当前位置:网站首页>Teacher lihongyi, NTU -- tips for DNN regulation
Teacher lihongyi, NTU -- tips for DNN regulation
2022-06-11 22:53:00 【Learning uncle】
List of articles
Recipe of Deep Learning

stay Deep learning in , We must have seen training data Is your performance good , Then look at testing data The above performance . If in training data It's not good , First adjust the model to achieve good performance .
So we don't want to see 20-layer Than 50-layer stay testing Perform well , Just say 50-layer Over fitting , First, go and see what they are doing testing data Result . It can be seen from the results ,20-layer stay training data Have more than 50-layer Okay , There are many possible reasons , such as 50-layer Of local minimum Point to 20 The height of .
So not all the methods we can use , For example, when traning data When the effect of , You can't use dropout. Just say training data We did a good job , however testing data When you're not doing well , Just can use .
# Vanishing Problem
stay MINIST In the project , Why the more layers , The lower the accuracy ?
Because the activation function uses sigmoid function ,sigmoid Function because it maps large values to 0-1 Within the range of , So the more layers , Right back output The smaller the impact of the output , It leads to more and more training , The front has changed a lot , It's hard to change later , Close to convergence .
ReLU



because ReLU Characteristics of , A linear network that makes the network very thin , But this can still solve the problem of non-linear , Because it is multi-layered .( I understand )
Maxout

Maxout Network amount to Max Pooling Application in neural network .
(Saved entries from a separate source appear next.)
==> src/sv/psgu_pkg.sv <==
// Shared types, widths and constants of the phase shift gray-code unwrap pipeline
package psgu_pkg;

   localparam int SAMPLE_W      = 8;
   localparam int PHASE_COUNT   = 4;
   localparam int GRAY_COUNT    = 6;
   localparam int IN_FIELDS     = PHASE_COUNT + GRAY_COUNT;
   localparam int REQ_DATA_W    = IN_FIELDS * SAMPLE_W;
   localparam int SUM_W         = 10;
   localparam int DIFF_W        = SAMPLE_W + 1;

   localparam int CORDIC_STEPS  = 20;
   localparam int CORDIC_FRAC   = 20;
   localparam int PHASE_FRAC    = 12;
   localparam int ROUND_SHIFT   = CORDIC_FRAC - PHASE_FRAC;
   localparam int INPUT_SCALE   = 24;
   localparam int CORDIC_W      = 36;
   localparam int Z_W           = 24;
   localparam int TH_W          = Z_W - ROUND_SHIFT;

   localparam int WRAP_W        = 15;
   localparam int FLOOR_W       = 7;
   localparam int UNW_W         = 21;
   localparam int PROD_W        = UNW_W + 1;
   localparam int K1_W          = GRAY_COUNT - 1;
   localparam int K2_W          = GRAY_COUNT;
   localparam int RSP_FIELDS_W  = WRAP_W + FLOOR_W + UNW_W + 1;
   localparam int RSP_DATA_W    = ((RSP_FIELDS_W + 7) / 8) * 8;

   localparam logic signed [Z_W-1:0]    PI_Q20    = 24'sd3294199;
   localparam logic signed [TH_W-1:0]   PI_F      = 16'sd12868;
   localparam logic signed [TH_W-1:0]   HALF_PI_F = 16'sd6434;
   localparam logic signed [PROD_W-1:0] TWO_PI_F  = 22'sd25736;
   localparam logic signed [FLOOR_W-1:0] FLOOR_MIN = -7'sd1;
   localparam logic signed [FLOOR_W-1:0] FLOOR_MAX = 7'sd32;

   localparam logic signed [Z_W-1:0] ATAN_TAB [0:CORDIC_STEPS-1] = '{
      24'sd823550, 24'sd486170, 24'sd256879, 24'sd130396, 24'sd65451,
      24'sd32757,  24'sd16383,  24'sd8192,   24'sd4096,   24'sd2048,
      24'sd1024,   24'sd512,    24'sd256,    24'sd128,    24'sd64,
      24'sd32,     24'sd16,     24'sd8,      24'sd4,      24'sd2
   };

   // Per-pixel results that ride alongside the rotation
   typedef struct packed {
      logic              zero_vec;
      logic              pix_valid;
      logic [K1_W-1:0]   k1;
      logic [K2_W-1:0]   k2;
   } side_type;

   typedef struct packed {
      logic signed [CORDIC_W-1:0] x;
      logic signed [CORDIC_W-1:0] y;
      logic signed [Z_W-1:0]      z;
      side_type                   side;
   } cordic_type;

endpackage

==> src/sv/psgu_front.sv <==
// Input stage: threshold register, sums, gray decode and CORDIC pre-rotation
module psgu_front (
   input  logic                               clock,
   input  logic                               reset,
   input  logic                               csr_wr_en,
   input  logic [psgu_pkg::SAMPLE_W-1:0]      csr_wr_data,
   input  logic                               in_valid,
   output logic                               in_ready,
   input  logic [psgu_pkg::REQ_DATA_W-1:0]    in_data,
   output logic                               out_valid,
   input  logic                               out_ready,
   output psgu_pkg::cordic_type               out_data
);

   logic [psgu_pkg::SAMPLE_W-1:0]     thr_ff;
   logic                              valid_ff;
   psgu_pkg::cordic_type              data_ff;
   psgu_pkg::cordic_type              data_in;
   logic                              adv;

   logic [psgu_pkg::SAMPLE_W-1:0]     smp [0:psgu_pkg::IN_FIELDS-1];
   logic signed [psgu_pkg::DIFF_W-1:0] dif_d, dif_m, xs, ys;
   logic [psgu_pkg::SUM_W-1:0]        sum;
   logic [psgu_pkg::GRAY_COUNT-1:0]   tbit;
   logic [psgu_pkg::K2_W:0]           k2_full;

   // Hold the confidence threshold
   always_ff @(posedge clock) begin
      if (reset) begin
         thr_ff <= 8'd5;
      end else if (csr_wr_en) begin
         thr_ff <= csr_wr_data;
      end
   end

   // Split the packed samples
   always_comb begin
      for (int k = 0; k < psgu_pkg::IN_FIELDS; k++) begin
         smp[k] = in_data[k*psgu_pkg::SAMPLE_W +: psgu_pkg::SAMPLE_W];
      end
   end

   // Form sums, gray bits and the pre-rotated vector
   always_comb begin
      logic t;
      dif_d = $signed({1'b0, smp[0]}) - $signed({1'b0, smp[2]});
      dif_m = $signed({1'b0, smp[1]}) - $signed({1'b0, smp[3]});
      sum   = {2'b00, smp[0]} + {2'b00, smp[1]} + {2'b00, smp[2]} + {2'b00, smp[3]};

      t = 1'b0;
      for (int k = 0; k < psgu_pkg::GRAY_COUNT; k++) begin
         t = t ^ ({smp[psgu_pkg::PHASE_COUNT + k], 2'b00} > sum);
         tbit[psgu_pkg::GRAY_COUNT-1-k] = t;
      end
      k2_full = {1'b0, tbit} + 7'd1;

      // Flip into the right half plane when x is negative
      xs = dif_d[psgu_pkg::DIFF_W-1] ? -dif_d : dif_d;
      ys = dif_d[psgu_pkg::DIFF_W-1] ? -dif_m : dif_m;

      data_in.x = {{(psgu_pkg::CORDIC_W-psgu_pkg::DIFF_W-psgu_pkg::INPUT_SCALE){xs[8]}},
                   xs, {psgu_pkg::INPUT_SCALE{1'b0}}};
      data_in.y = {{(psgu_pkg::CORDIC_W-psgu_pkg::DIFF_W-psgu_pkg::INPUT_SCALE){ys[8]}},
                   ys, {psgu_pkg::INPUT_SCALE{1'b0}}};
      if (!dif_d[psgu_pkg::DIFF_W-1]) begin
         data_in.z = '0;
      end else if (!dif_m[psgu_pkg::DIFF_W-1]) begin
         data_in.z = psgu_pkg::PI_Q20;
      end else begin
         data_in.z = -psgu_pkg::PI_Q20;
      end

      data_in.side.zero_vec  = (dif_d == '0) && (dif_m == '0);
      data_in.side.pix_valid = sum > {thr_ff, 2'b00};
      data_in.side.k1        = tbit[psgu_pkg::GRAY_COUNT-1:1];
      data_in.side.k2        = k2_full[psgu_pkg::K2_W:1];
   end

   // Advance when the stage is empty or drains
   assign adv      = !valid_ff || out_ready;
   assign in_ready = adv;

   always_ff @(posedge clock) begin
      if (reset) begin
         valid_ff <= 1'b0;
      end else if (adv) begin
         valid_ff <= in_valid;
      end
   end

   always_ff @(posedge clock) begin
      if (adv) begin
         data_ff <= data_in;
      end
   end

   assign out_valid = valid_ff;
   assign out_data  = data_ff;

endmodule

==> config.mk <==
export PLATFORM = sky130hd
export DESIGN_NAME = psgu_front
export DESIGN_NICKNAME = d
export VERILOG_FILES = /design/src/sv/psgu_pkg.sv /design/src/sv/psgu_front.sv
export SDC_FILE = /design/constraint.sdc
export NUM_CORES = 1
export LEC_CHECK = 0
export BUFFER_PORTS_ARGS = -buffer_cell sky130_fd_sc_hd__buf_2
export CAP_MARGIN = 20
export CORE_MARGIN = 2
export CORE_UTILIZATION = 42
export DETAILED_ROUTE_END_ITERATION = 8
export PLACE_DENSITY = 0.71
export SLEW_MARGIN = 20
export SYNTH_ARGS = -nofsm -noshare
export SYNTH_HDL_FRONTEND = slang
export SYNTH_SLANG_ARGS = --single-unit
==> constraint.sdc <==
create_clock -name clock -period 9.34 [get_ports clock]
set_input_delay 1.868 -clock clock [delete_from_list [all_inputs] [get_ports clock]]
set_output_delay 1.868 -clock clock [all_outputs]
set_load 0.02 [all_outputs]
==> qor_table.md, run 1 <==
| Group | Parameter | This run |
|:---|:---|:---|
| placement | Placed insts | 821 |
| route | Average wire per cell in the routed design | 14.34 µm |
| timing | Final critical-path required period | 8401 ps |
| clocking | Clock transition at path regs | 60 ps |
| critical path | Maximum fanout along the worst path | 6 |
| route | Met3 Routed Length | 837 µm |
| critical path | Crit path arrival time | 8440 ps |
| route | Number of remaining DRC errors | 0 |
| synth | Cell Area, Synth | 0.005120 mm² |
| synth | Share of flip-flops with an asynchronous set or reset | 0 |
| clocking | # Post-CTS Setup Buffers | 0 |
| timing | Tightest slew margin relative to the limit | 0.5959 |
| route | Detailed-route vias per instance | 4.913 |
| pwr | Leak Pwr | 3.086 nW |
| synth | Synth Flop Type | sky130_fd_sc_hd__edfxtp_1 |
| layout | Cell area after layout | 0.005846 mm² |
| grt | GRT Util Overall | 0.1834 |
| clocking | # clock sinks | 43 |
| clocking | CTS H-tree depth | 2 |
| synth | Seq/Total Area, Yosys | 0.2346 |
| route | Highest routed metal layer | met5 |
| timing | Post-Route Skew | 3.233 ps |
| layout | Area overhead of the layout relative to synthesis | 14.17% |
| layout | Number of antenna repair diodes | 0 |
| synth | Number of enable flip-flop cells after synthesis | 34 |
| grt | Maximum number of pins on one net before global-route repair | 37 |
| clocking | Hold buffer count at cts | 0 |
| critical path | Crit end category | flip-flop |
| timing | Count of pins over their slew limit | 0 |
| timing | Final setup viols | 0 |
| status | Result of the run | completed |
| layout | Total number of nets in the final design | 867 |
| layout | Post-route core utilization | 0.4887 |
| layout | Post-layout instance count excluding filler cells | 829 |
| route | Total number of vias | 4073 |
| placement | DP HPWL | 10.30 mm |
| clocking | Clock root buffer | sky130_fd_sc_hd__clkbuf_16 |
| die | Starting utilization of the core area | 0.4280 |
| worst hold path | Worst hold-check path type | reg2reg |
| die | IO Count | 204 |
| synth | Syn Area/Cell | 9.326 µm² |
| die | Die area | 0.01309 mm² |
| critical path | Worst path most repeated cell | sky130_fd_sc_hd__inv_1 |
| clocking | Number of CTS-inserted buffers | 5 |
| synth | Syn. warnings | 0 |
| route | First-iteration detailed-routing DRC count | 165 |
| route | Met1 wire length | 5.100 mm |
| synth | Number of synthesized register bits | 43 |
| die | Vertical die dimension | 114.4 µm |
| route | Iteration count of the initial detailed-routing pass | 4 |
| layout | Most common library cell in the layout ignoring fill and taps | sky130_fd_sc_hd__buf_2 |
| layout | Layout cell share with drive strength beyond 1 | 0.2610 |
| die | Horizontal die dimension | 114.4 µm |
| die | Number of rows created at floorplan | 40 |
| timing | Setup repair after global routing missed its margin | no |
| job | # Max-Cap Violations | 0 |
| grt | Antenna violations before repair | 1 |
| placement | Routability congestion estimate | 0.9654 |
| grt | Vias in the first global route | 4047 |
| critical path | Worst setup path class | in2reg |
| timing | Aggregate negative setup slack | 0 ps |
| critical path | Crit path max-delay cell type | sky130_fd_sc_hd__fa_1 |
| grt | Global-route congestion overflow total | 0 |
| clocking | Maximum buffer depth of the clock tree | 2 |
| clocking | CTS resizes | 0 |
| pwr | Power, Total | 1.640 mW |
| layout | Fillcell total | 1152 |
| placement | Port Buffers | 155 |
| clocking | TritonCTS clock tree | done |
| synth | Synth cell types | 57 |
| placement | Area post-placement | 0.005697 mm² |
| die | Core region area | 0.01196 mm² |
| timing | Final period utilization | 0.8995 |
| grt | Wire length of the first global-routing pass | 18.89 mm |
| layout | Commonest cells after routing, fill and taps aside | sky130_fd_sc_hd__buf_2, sky130_fd_sc_hd__inv_1, sky130_fd_sc_hd__ha_1 |
| critical path | Worst endpoint required time | 9380 ps |
| pwr | Power per Cell Area | 280.6 mW/mm² |
| critical path | Category of the worst setup path launch point | input port |
| route | Routed wire length | 11.88 mm |
| timing | Transition time at the pin with the least slew margin | 604.0 ps |
| route | Wire length on met2 | 5.832 mm |
| timing | Number of hold violations in the final report | 0 |
| timing | Fmax | 119.0 MHz |
| synth | Syn Inst Count | 549 |
| route | Antenna violation net count after detailed routing | 0 |
| pwr | Maximum vdd ir drop | 0.0002091 V |
| critical path | CP peak stage delay | 540 ps |
| clocking | Source-to-sink clock delay at the later pin of the worst-skew pair | 290 ps |
final cells by class:
class | instances | area [µm²] | area share
Multi-Input combinational cell | 396 | 3221 | 0.5509
Sequential cell | 43 | 1201 | 0.2055
Timing Repair Buffer | 159 | 805.8 | 0.1378
Inverter | 76 | 285.3 | 0.04880
Tap cell | 147 | 183.9 | 0.03146
Clock buffer | 5 | 125.1 | 0.02140
Clock inverter | 3 | 23.77 | 0.004067
flip-flops by register name, indices dropped and copies added, names as in the netlist:
register,cells
out_data,34
out_valid,1
thr_ff,8
cell usage after synthesis, types with 2 or more instances:
master                      n  share of area
sky130_fd_sc_hd__a211o_1    2         0.0034
sky130_fd_sc_hd__a211oi_1   2         0.0029
sky130_fd_sc_hd__a21o_1    22          0.032
sky130_fd_sc_hd__a21oi_1   18          0.018
sky130_fd_sc_hd__a31oi_1    5         0.0061
sky130_fd_sc_hd__and2_1     3         0.0037
sky130_fd_sc_hd__and3_1     3         0.0037
sky130_fd_sc_hd__buf_2      2         0.0020
sky130_fd_sc_hd__buf_4     76           0.11
sky130_fd_sc_hd__clkbuf_1   3         0.0022
sky130_fd_sc_hd__dfxtp_1    9          0.035
sky130_fd_sc_hd__edfxtp_1  34           0.20
sky130_fd_sc_hd__fa_1      18          0.070
sky130_fd_sc_hd__ha_1      75           0.18
sky130_fd_sc_hd__inv_1     75          0.055
sky130_fd_sc_hd__maj3_1     4         0.0078
sky130_fd_sc_hd__mux2i_1    9          0.018
sky130_fd_sc_hd__nand2_1   19          0.014
sky130_fd_sc_hd__nand2b_1   9          0.011
sky130_fd_sc_hd__nand3_1   13          0.013
sky130_fd_sc_hd__nand4_1    8         0.0098
sky130_fd_sc_hd__nor2_1    27          0.020
sky130_fd_sc_hd__nor2b_1    5         0.0061
sky130_fd_sc_hd__nor3_1     2         0.0020
sky130_fd_sc_hd__nor4_1     6         0.0073
sky130_fd_sc_hd__o211ai_1   5         0.0073
sky130_fd_sc_hd__o21ai_0   17          0.017
sky130_fd_sc_hd__o21ai_1    6         0.0059
sky130_fd_sc_hd__o21bai_1   6         0.0088
sky130_fd_sc_hd__o31ai_1    4         0.0059
sky130_fd_sc_hd__xnor2_1   28          0.048
sky130_fd_sc_hd__xor2_1     9          0.015
worst max-delay path, delay by kind of cell:
family                     cells  cell delay [ps]
buffers and inverters          9              860
adders and majority gates     11             4040
AOI/OAI and AO/OA              5             1060
xor gates and xnor gates       1              200
and+or+nand+nor                4              390
cell families (layout without fill, tap and decap cells):
logic type / count (synthesis) / in the layout / synth area share
buf+inv: 157 / 243 / 0.1713
compound gates: 103 / 103 / 0.1415
simple gates: 99 / 99 / 0.09727
fa+ha+maj: 97 / 97 / 0.2615
flops: 43 / 43 / 0.2346
xor+xnor: 40 / 40 / 0.07551
mux: 9 / 9 / 0.01760
other cells: 1 / 48 / 0.0007324
path summary, 6_finish.rpt:
kind	startpoint	to	slack (ps)	depth (start not counted)
worst max-delay path	in_data[1]	out_data[2]	940	30
worst min register to register	thr_ff[0]	thr_ff[0]	500	2
worst max register to register	thr_ff[1]	out_data[11]	7250	10
worst min-delay path	thr_ff[0]	thr_ff[0]	500	2
through the flow:
step / hold slack, ps / setup slack (ps)
2_1_floorplan: 448.3 / 1408
3_3_place_gp: 478.7 / 882.6
3_5_place_dp: 483.1 / 728.7
4_1_cts: 504.9 / 1004
5_1_grt: 525.9 / 488.9
6_report: 501.3 / 939.0
per-layer routing:
metal,track usage,vias up
met5,0,-
met4,0.04065,2
met3,0.03494,10
met2,0.3274,170
met1,0.2292,1846
li1,-,2045
power by group:
group | total [mW] | switching, mW | internal, mW | leakage, nW
Clock | 0.176 | 0.0761 | 0.100 | 0.0664
Combinational | 1.15 | 0.677 | 0.470 | 2.59
Sequential | 0.317 | 0.0178 | 0.300 | 0.432
Total | 1.64 | 0.771 | 0.869 | 3.09
(Power assumes the default switching activity.)
==> run 2: changes to the inputs <==
Settings changed: MAX_ROUTING_LAYER set to met4.
==> run 2 against run 1 <==
Critical path depth rose by 1. Worst setup slack improved by 9.9 ps. Via count is 1.0% lower. Global-route usage grew 0.79 points. Maximum frequency rose by 0.12%. Core utilization grew 0.19 points. Wire length decreased by 0.78%. Sequential share of layout area fell by 0.079 points. Clock power grew 13%. Sequential cell count did not move. Power rose by 1.1%.
==> qor_table.md, run 2 (same netlist as run 1, synthesis figures left out) <==
| Group | Parameter | This run | Change |
|:---|:---|:---|:---|
| route | Detailed-route vias per instance | 4.857 | -1.2% |
| placement | Routability congestion estimate | 0.9234 | -4.4% |
| placement | DP HPWL | 10.17 mm | -1.2% |
| worst hold path | Hold Path Depth | 2 | unchanged |
| pwr | Leak Pwr | 3.104 nW | +0.56% |
| critical path | R2R Setup Slk | 7300 ps | +50 ps |
| grt | GRT Util Overall | 0.1913 | +0.007894 |
| grt | Antenna violations before repair | 1 | unchanged |
| die | IO Count | 204 | unchanged |
| die | Core region area | 0.01196 mm² | unchanged |
| critical path | Crit end category | flip-flop |  |
| clocking | CTS H-tree depth | 2 | unchanged |
| timing | Transition time at the pin with the least slew margin | 584.1 ps | -19.90 ps |
| clocking | # Post-CTS Setup Buffers | 0 | unchanged |
| clocking | Maximum buffer depth of the clock tree | 2 | unchanged |
| layout | Area overhead of the layout relative to synthesis | 14.61% |  |
| timing | Count of pins over their slew limit | 0 | unchanged |
| critical path | Worst reg2reg startpoint | thr_ff[1] |  |
| layout | Layout cell share with drive strength beyond 1 | 0.2610 | unchanged |
| placement | Area post-placement | 0.005697 mm² | unchanged |
| worst hold path | Worst hold-check path type | reg2reg |  |
| timing | Final setup viols | 0 | unchanged |
| clocking | Number of CTS-inserted buffers | 5 | unchanged |
| layout | Number of flip-flops in the largest register | 34 | unchanged |
| layout | Fillcell total | 1172 | +1.7% |
| route | Total number of vias | 4031 | -1.0% |
| critical path | Category of the worst setup path launch point | input port |  |
| die | Vertical die dimension | 114.4 µm | unchanged |
| placement | Port Buffers | 155 | unchanged |
| critical path | Crit path max-delay cell type | sky130_fd_sc_hd__fa_1 |  |
| critical path | Worst path most repeated cell | sky130_fd_sc_hd__inv_1 |  |
| die | Horizontal die dimension | 114.4 µm | unchanged |
| route | Routed wire length | 11.79 mm | -0.78% |
| job | # Max-Cap Violations | 0 | unchanged |
| critical path | Worst endpoint required time | 9380 ps | about the same |
| critical path | R2r worst-path depth | 10 | unchanged |
| layout | Post-route core utilization | 0.4906 | +0.001883 |
| pwr | Power per Cell Area | 282.5 mW/mm² | +0.68% |
| timing | Number of hold violations in the final report | 0 | unchanged |
| critical path | CP peak stage delay | 540 ps | about the same |
| layout | Total number of nets in the final design | 867 | unchanged |
| die | Number of rows created at floorplan | 40 | unchanged |
| timing | Post-Route Skew | 6.463 ps | +3.230 ps |
| layout | Cell area after layout | 0.005868 mm² | +0.39% |
| worst hold path | Hold Crit Start | thr_ff[0] |  |
| timing | Tightest slew margin relative to the limit | 0.6092 | +0.01332 |
| critical path | Crit path arrival time | 8430 ps | about the same |
| pwr | Maximum vdd ir drop | 0.0001742 V | -17% |
| status | Result of the run | completed |  |
| grt | Vias in the first global route | 4002 | -1.1% |
| route | Number of remaining DRC errors | 0 | unchanged |
| layout | Most common library cell in the layout ignoring fill and taps | sky130_fd_sc_hd__buf_2 |  |
| clocking | Source-to-sink clock delay at the later pin of the worst-skew pair | 290 ps | about the same |
| timing | Aggregate negative setup slack | 0 ps | unchanged |
| critical path | Worst setup path class | in2reg |  |
| timing | Final critical-path required period | 8391 ps | -9.918 ps |
| die | Die area | 0.01309 mm² | unchanged |
| route | Antenna violation net count after detailed routing | 0 | unchanged |
| critical path | Maximum fanout along the worst path | 6 | unchanged |
| placement | Placed insts | 821 | unchanged |
| grt | Wire length of the first global-routing pass | 19.11 mm | +1.1% |
| clocking | Hold buffer count at cts | 0 | unchanged |
| clocking | Clock transition at path regs | 60 ps | about the same |
| critical path | FF-to-FF End | out_data[11] |  |
| clocking | # clock sinks | 43 | unchanged |
| timing | Hold_ws | 496.3 ps | -5.066 ps |
| worst hold path | Worst min-delay path endpoint | thr_ff[0] |  |
| timing | Fmax | 119.2 MHz | +0.12% |
| grt | Maximum number of pins on one net before global-route repair | 37 | unchanged |
| route | Iteration count of the initial detailed-routing pass | 7 | +3 |
| die | Starting utilization of the core area | 0.4280 | unchanged |
| route | Average wire per cell in the routed design | 14.21 µm | -0.90% |
| timing | Setup repair after global routing missed its margin | no |  |
| timing | Final period utilization | 0.8984 | -0.001062 |
| route | First-iteration detailed-routing DRC count | 160 | -3.0% |
| clocking | CTS resizes | 0 | unchanged |
| clocking | Clock root buffer | sky130_fd_sc_hd__clkbuf_16 |  |
| clocking | TritonCTS clock tree | done |  |
| layout | Commonest cells after routing, fill and taps aside | sky130_fd_sc_hd__buf_2, sky130_fd_sc_hd__inv_1, sky130_fd_sc_hd__ha_1 |  |
| grt | Global-route congestion overflow total | 0 | unchanged |
| layout | Post-layout instance count excluding filler cells | 830 | +0.12% |
run 2: per-layer routing:
metal,vias to the layer above,wire length (µm),GRT usage
li1,2040,-,-
met1,1814,5323,0.2427
met2,162,5505,0.3176
met3,15,733,0.03176
met4,0,229,0.05041
met5,-,0,-
run 2: worst max-delay path by stage:
stage               start          end  slack (ps)  cells after the start
3_5_place_dp   in_data[1]  out_data[2]         670                     30
3_3_place_gp   in_data[1]  out_data[2]         860                     29
5_1_grt        in_data[1]  out_data[2]         590                     31
6_report       in_data[1]  out_data[2]         950                     31
4_1_cts        in_data[1]  out_data[2]         960                     30
2_1_floorplan  in_data[1]  out_data[2]        1410                     29
run 2: power breakdown:
group | leakage (nW) | internal [mW] | switching [mW]
registers | 0.432 | 0.299 | 0.0165
clock network | 0.0838 | 0.126 | 0.0725
logic | 2.59 | 0.469 | 0.674
total | 3.10 | 0.894 | 0.763
run 2: worst max-delay path: cells and delay by family:
family          cells  cell delay (ps)
compound gates      4              830
xor+xnor            1              210
fa+ha+maj          11             4020
buf+inv             9              890
simple gates        6              600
because Maxout Some neurons will disappear , But every time traning data The difference that disappears , As a result, the length of each activation function is different . Is a learnable activation function .

Adagrad & RMSprop



Local Minimum

Yan Lecun stay 07 Year said , If every dimension has a bottom , that 1000 individual features Namely 1000 A valley bottom , At every bottom p. So that is p**1000. So don't worry about a lot local minimum, Most likely what you find is global Or close to global.
Adam

Early Stopping

there testing set In fact, that is validation set
Regularization

We do regularization When , Don't consider bias, Because our main purpose of regularization is to make the function smoother ,bias Generally no matter smooth , Instead, the function moves up and down .
L2 norm The formula of , We can see w Will multiply by a factor close to 1 Value , therefore w Whether positive or negative , Will continue to approach 0. And because the gradient is subtracted , So this value will keep approaching the following value .L2 In fact, the effect of regularization in neural networks is not SVM good , It's equivalent to a weight decay.
L1 norm It's the absolute value , The derivation of the absolute value is used here sgn, If it's a positive number , The derivative is 1, If it's a negative number , The derivative is -1.
from L1 We can see that , It always ends up subtracting a fixed value ( Blue line section ). and L2 Always by multiplying by one 1 To attenuate .
So if we have a big w, such as w=1000000. This w stay L1 The decrease of is a fixed value every time , So it's slow , Maybe it will be big in the end . But in L2 above , It will drop quickly , Because it's a constant multiplication . So that's why L1 Regularization of , It makes the parameters sparse , yes , we have w It's big , Some tend to 0. and L2 Regularization does not achieve this effect .
Weight Decay

Dropout

Each time for a different mini batch, neural network drop Of neuron Is different .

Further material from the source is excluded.